Classique
Perturbée sur le plan de l’édition et de la distribution, l’année 2020 a aussi été marquée par une amplification du décrochage des ventes de disques physiques par rapport au numérique. Cela n’a pas empêché les éditeurs de nous concocter quelques beaux coffrets.
Course contre la montre. Voilà le sentiment dominant à l’approche des Fêtes, alors que tardent à arriver au Canada un certain nombre de coffrets qui pourraient jouer un rôle éminent dans un palmarès 2020, telles l’anthologie publiée par Supraphon en l’honneur du pianiste Ivan Moravec ou diverses parutions Warner, dont
George Szell. Les enregistrements Warner, coffret complément à la légendaire boîte Sony, désormais épuisée.
Cet exemple met le doigt sur une autre mutation amplifiée cette année : le discophile recherchant un titre précis peut avoir intérêt à diversifier ses sources d’approvisionnement, y compris dans d’autres pays, pour profiter de calendriers plus favorables et contourner des retards dans la disponibilité de nombreuses étiquettes.
La bonne étoile ?
Sony Classical nous fournit habituellement le beau gros coffret de l’année. Certains (Georges Szell, Fritz Reiner, Charles Munch) sont devenus des objets de collection désormais indisponibles et hors de prix. On peut encore glaner le Bruno Walter de l’année dernière, qui, pour beaucoup, aura davantage d’attrait musical que le millésime 2020, consacré au violoniste Isaac Stern (1920-2001) à l’occasion du centenaire de sa naissance.

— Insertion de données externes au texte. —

[config.mk]
export PLATFORM = sky130hd
export DESIGN_NAME = pssc_sequencer
export DESIGN_NICKNAME = d
export VERILOG_FILES = /design/src/pssc_pkg.sv /design/src/pssc_sync.sv /design/src/pssc_delay_timer.sv /design/src/pssc_sequencer.sv
export VERILOG_INCLUDE_DIRS = /design/src
export SDC_FILE = /design/constraint.sdc
export NUM_CORES = 1
export LEC_CHECK = 0
export ABC_AREA = 1
export BUFFER_PORTS_ARGS = -buffer_cell sky130_fd_sc_hd__buf_2
export CORE_MARGIN = 2
export CORE_UTILIZATION = 50
export CTS_CLUSTER_DIAMETER = 120
export CTS_CLUSTER_SIZE = 40
export DETAILED_ROUTE_END_ITERATION = 12
export PLACE_DENSITY = 0.83
export SLEW_MARGIN = 20
export SYNTH_ARGS = -nofsm -noshare
export SYNTH_HDL_FRONTEND = slang
export SYNTH_HIERARCHICAL = 1
export SYNTH_SLANG_ARGS = --single-unit
[constraint.sdc]
create_clock -name ref_clk_in -period 3 [get_ports ref_clk_in]
set_input_delay 0.15 -clock ref_clk_in [delete_from_list [all_inputs] [get_ports ref_clk_in]]
set_output_delay 0.15 -clock ref_clk_in [all_outputs]
set_load 0.02 [all_outputs]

Personnage très influent de la vie musicale américaine de la seconde moitié du XXe siècle, dont le fait d’armes restera d’avoir sauvé Carnegie Hall de la démolition en 1960, Stern n’était pas connu comme le violoniste à l’intonation la plus assurée du métier. Les enregistrements permettent de déguiser cela au mieux. Il reste un son fin, très en situation dans Mozart, qui semble s’assécher un peu avec le temps. Le meilleur se niche dans la simple franchise de la plupart des gravures monophoniques et dans la musique de chambre.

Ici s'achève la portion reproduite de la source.